Je ne crois pas qu’aucun pays en Europe ait des noms supérieurs à ceux de MM. Prévost, Buttini, Maunoir, etc. ; on sait de quelle renommée M. Jurine jouissait en Europe.

Je connais à Genève un médecin jeune encore, fils d’un homme aisé, qui aime son état, interroge son malade pendant trois heures avant de prendre une opinion, le vient voir quatre fois dans un jour, s’il le faut, avant d’écrire sa consultation ; et, enfin, distribue à ses malades pauvres ce qu’il reçoit de ses malades qui sont à leur aise. Par malheur, sa faible santé le force à se retirer à la campagne.

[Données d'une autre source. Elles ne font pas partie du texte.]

File: config.mk
export PLATFORM = sky130hd
export DESIGN_NAME = core_ctrl
export DESIGN_NICKNAME = d
export VERILOG_FILES = /design/src/rtl/core_ctrl_pkg.sv /design/src/rtl/core_ctrl_instr_decode.sv /design/src/rtl/core_ctrl.sv
export SDC_FILE = /design/constraint.sdc
export NUM_CORES = 1
export LEC_CHECK = 0
export CAP_MARGIN = 10
export CORE_AREA = 2 2 115 117
export CTS_CLUSTER_SIZE = 8
export DETAILED_ROUTE_END_ITERATION = 10
export DIE_AREA = 0 0 117 119
export HOLD_SLACK_MARGIN = 0.12
export PLACE_DENSITY = 0.8
export SYNTH_ARGS = -nofsm -noshare
export SYNTH_HDL_FRONTEND = slang
export SYNTH_SLANG_ARGS = --single-unit
File: constraint.sdc
create_clock -name clock -period 2.8 [get_ports clock]
set_clock_uncertainty 0.2 [all_clocks]
set_input_delay 0.28 -clock clock [delete_from_list [all_inputs] [get_ports clock]]
set_output_delay 0.28 -clock clock [all_outputs]
set_load 0.02 [all_outputs]
File: src/rtl/core_ctrl_pkg.sv
// Shared constants and types for the core_ctrl sequencer and its decoder.
package core_ctrl_pkg;

  localparam logic [6:0] OP_R   = 7'b0110011;
  localparam logic [6:0] OP_I   = 7'b0010011;
  localparam logic [6:0] OP_S   = 7'b0100011;
  localparam logic [6:0] OP_SYS = 7'b1110011;

  localparam logic [2:0] F3_SB = 3'd0;
  localparam logic [2:0] F3_SH = 3'd1;
  localparam logic [2:0] F3_SW = 3'd2;

  localparam logic [6:0] F7_BASE = 7'h00;
  localparam logic [6:0] F7_ALT  = 7'h20;

  localparam logic [3:0] MASK_NONE = 4'b0000;
  localparam logic [3:0] MASK_B    = 4'b0001;
  localparam logic [3:0] MASK_H    = 4'b0011;
  localparam logic [3:0] MASK_W    = 4'b1111;

  typedef enum logic [2:0] {
    FETCH  = 3'd0,
    DECODE = 3'd1,
    EXEC   = 3'd2,
    STORE  = 3'd3,
    HALT   = 3'd4
  } state_e;

  // Byte-lane mask for a store width; lane shifting is left to the memory.
  function automatic logic [3:0] store_mask(input logic [2:0] f3);
    case (f3)
      F3_SB:   return MASK_B;
      F3_SH:   return MASK_H;
      default: return MASK_W;
    endcase
  endfunction

endpackage

File: src/rtl/core_ctrl_instr_decode.sv
// Combinational field extraction, immediate generation and legality check.
module instr_decode
  import core_ctrl_pkg::*;
(
  input  logic [31:0] instr,
  output logic [6:0]  opcode,
  output logic [2:0]  func3,
  output logic [6:0]  func7,
  output logic [4:0]  rd,
  output logic [4:0]  rs1,
  output logic [4:0]  rs2,
  output logic [31:0] imm,
  output logic        is_system,
  output logic        is_illegal
);

  // Split the word into fields and classify it by opcode.
  always_comb begin
    opcode     = instr[6:0];
    func3      = instr[14:12];
    func7      = instr[31:25];
    rd         = instr[11:7];
    rs1        = instr[19:15];
    rs2        = instr[24:20];
    imm        = '0;
    is_system  = 1'b0;
    is_illegal = 1'b0;
    case (instr[6:0])
      OP_R: begin
        if (instr[31:25] == F7_ALT) begin
          is_illegal = !((instr[14:12] == 3'd0) || (instr[14:12] == 3'd5));
        end else if (instr[31:25] != F7_BASE) begin
          is_illegal = 1'b1;
        end
      end
      OP_I: begin
        rs2 = '0;
        imm = {{20{instr[31]}}, instr[31:20]};
      end
      OP_S: begin
        rd         = '0;
        imm        = {{20{instr[31]}}, instr[31:25], instr[11:7]};
        is_illegal = (instr[14:12] > F3_SW);
      end
      OP_SYS: begin
        is_system = 1'b1;
      end
      default: begin
        is_illegal = 1'b1;
      end
    endcase
  end

endmodule

File: src/rtl/core_ctrl.sv
// Multi-cycle RV32 sequencer: fetch, decode, execute/store, halt.
// Decoded fields are captured as the instruction arrives so they are stable
// for the whole DECODE cycle, ahead of any strobe.
module core_ctrl
  import core_ctrl_pkg::*;
#(
  parameter logic [31:0] RESET_PC = 32'h0000_0000
) (
  input  logic        clock,
  input  logic        reset,
  output logic        imem_req,
  output logic [31:0] imem_addr,
  input  logic        imem_valid,
  input  logic [31:0] imem_rdata,
  output logic        reg_write,
  output logic [4:0]  rd,
  output logic [4:0]  rs1,
  output logic [4:0]  rs2,
  output logic [6:0]  opcode,
  output logic [2:0]  func3,
  output logic [6:0]  func7,
  output logic [31:0] imm,
  output logic [3:0]  mem_write_enable,
  output logic        store_enable,
  output logic [31:0] pc,
  output logic [31:0] retired,
  output logic        halt,
  output logic        illegal
);

  state_e      state_q, state_d;
  logic [31:0] pc_q, pc_d;
  logic [31:0] retired_q, retired_d;
  logic        imem_req_q, imem_req_d;
  logic        reg_write_q, reg_write_d;
  logic        store_enable_q, store_enable_d;
  logic [3:0]  mwe_q, mwe_d;
  logic        halt_q, halt_d;
  logic        illegal_q, illegal_d;
  logic [6:0]  opcode_q, opcode_d;
  logic [2:0]  func3_q, func3_d;
  logic [6:0]  func7_q, func7_d;
  logic [4:0]  rd_q, rd_d;
  logic [4:0]  rs1_q, rs1_d;
  logic [4:0]  rs2_q, rs2_d;
  logic [31:0] imm_q, imm_d;
  logic        dec_sys_q, dec_sys_d;
  logic        dec_ill_q, dec_ill_d;

  logic [6:0]  dc_opcode;
  logic [2:0]  dc_func3;
  logic [6:0]  dc_func7;
  logic [4:0]  dc_rd;
  logic [4:0]  dc_rs1;
  logic [4:0]  dc_rs2;
  logic [31:0] dc_imm;
  logic        dc_sys;
  logic        dc_ill;

  instr_decode u_decode (
    .instr      (imem_rdata),
    .opcode     (dc_opcode),
    .func3      (dc_func3),
    .func7      (dc_func7),
    .rd         (dc_rd),
    .rs1        (dc_rs1),
    .rs2        (dc_rs2),
    .imm        (dc_imm),
    .is_system  (dc_sys),
    .is_illegal (dc_ill)
  );

  // Next-state and next-output logic; strobes default low every cycle.
  always_comb begin
    state_d        = state_q;
    pc_d           = pc_q;
    retired_d      = retired_q;
    imem_req_d     = imem_req_q;
    reg_write_d    = 1'b0;
    store_enable_d = 1'b0;
    mwe_d          = MASK_NONE;
    halt_d         = halt_q;
    illegal_d      = illegal_q;
    opcode_d       = opcode_q;
    func3_d        = func3_q;
    func7_d        = func7_q;
    rd_d           = rd_q;
    rs1_d          = rs1_q;
    rs2_d          = rs2_q;
    imm_d          = imm_q;
    dec_sys_d      = dec_sys_q;
    dec_ill_d      = dec_ill_q;
    case (state_q)
      FETCH: begin
        imem_req_d = 1'b1;
        if (imem_valid) begin
          imem_req_d = 1'b0;
          opcode_d   = dc_opcode;
          func3_d    = dc_func3;
          func7_d    = dc_func7;
          rd_d       = dc_rd;
          rs1_d      = dc_rs1;
          rs2_d      = dc_rs2;
          imm_d      = dc_imm;
          dec_sys_d  = dc_sys;
          dec_ill_d  = dc_ill;
          state_d    = DECODE;
        end
      end
      DECODE: begin
        if (dec_ill_q) begin
          halt_d    = 1'b1;
          illegal_d = 1'b1;
          state_d   = HALT;
        end else if (dec_sys_q) begin
          halt_d  = 1'b1;
          state_d = HALT;
        end else begin
          reg_write_d = (opcode_q != OP_S);
          state_d     = EXEC;
        end
      end
      EXEC: begin
        if (opcode_q == OP_S) begin
          store_enable_d = 1'b1;
          mwe_d          = store_mask(func3_q);
          state_d        = STORE;
        end else begin
          pc_d       = pc_q + 32'd4;
          retired_d  = retired_q + 32'd1;
          imem_req_d = 1'b1;
          state_d    = FETCH;
        end
      end
      STORE: begin
        pc_d       = pc_q + 32'd4;
        retired_d  = retired_q + 32'd1;
        imem_req_d = 1'b1;
        state_d    = FETCH;
      end
      HALT: begin
        imem_req_d = 1'b0;
      end
      default: begin
        state_d = HALT;
      end
    endcase
  end

  // State register; reset clears every strobe immediately.
  always_ff @(posedge clock or negedge reset) begin
    if (!reset) begin
      state_q        <= FETCH;
      pc_q           <= RESET_PC;
      retired_q      <= '0;
      imem_req_q     <= 1'b0;
      reg_write_q    <= 1'b0;
      store_enable_q <= 1'b0;
      mwe_q          <= MASK_NONE;
      halt_q         <= 1'b0;
      illegal_q      <= 1'b0;
      opcode_q       <= '0;
      func3_q        <= '0;
      func7_q        <= '0;
      rd_q           <= '0;
      rs1_q          <= '0;
      rs2_q          <= '0;
      imm_q          <= '0;
      dec_sys_q      <= 1'b0;
      dec_ill_q      <= 1'b0;
    end else begin
      state_q        <= state_d;
      pc_q           <= pc_d;
      retired_q      <= retired_d;
      imem_req_q     <= imem_req_d;
      reg_write_q    <= reg_write_d;
      store_enable_q <= store_enable_d;
      mwe_q          <= mwe_d;
      halt_q         <= halt_d;
      illegal_q      <= illegal_d;
      opcode_q       <= opcode_d;
      func3_q        <= func3_d;
      func7_q        <= func7_d;
      rd_q           <= rd_d;
      rs1_q          <= rs1_d;
      rs2_q          <= rs2_d;
      imm_q          <= imm_d;
      dec_sys_q      <= dec_sys_d;
      dec_ill_q      <= dec_ill_d;
    end
  end

  assign imem_req         = imem_req_q;
  assign imem_addr        = pc_q;
  assign pc               = pc_q;
  assign retired          = retired_q;
  assign reg_write        = reg_write_q;
  assign store_enable     = store_enable_q;
  assign mem_write_enable = mwe_q;
  assign halt             = halt_q;
  assign illegal          = illegal_q;
  assign opcode           = opcode_q;
  assign func3            = func3_q;
  assign func7            = func7_q;
  assign rd               = rd_q;
  assign rs1              = rs1_q;
  assign rs2              = rs2_q;
  assign imm              = imm_q;

endmodule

Vers 1804, quelques Génevois faisaient un journal, la Bibliothèque britannique, que l’on pouvait toujours ouvrir avec plaisir, quand on était excédé du verbiage brillant et sans idée des journalistes français. Ce journal n’était décidément ennuyeux que quand il parlait morale ; il voulait que tout le monde fût heureux à la génevoise. Comme il n’y a pas fabrique de livres et littérature nationale à Genève, ce journal n’était point obligé à mentir constamment, sous peine de se faire six ennemis mortels tous les mois. Jamais il ne tombait dans la camaraderie, cette plaie mortelle de la littérature et des journaux de Paris.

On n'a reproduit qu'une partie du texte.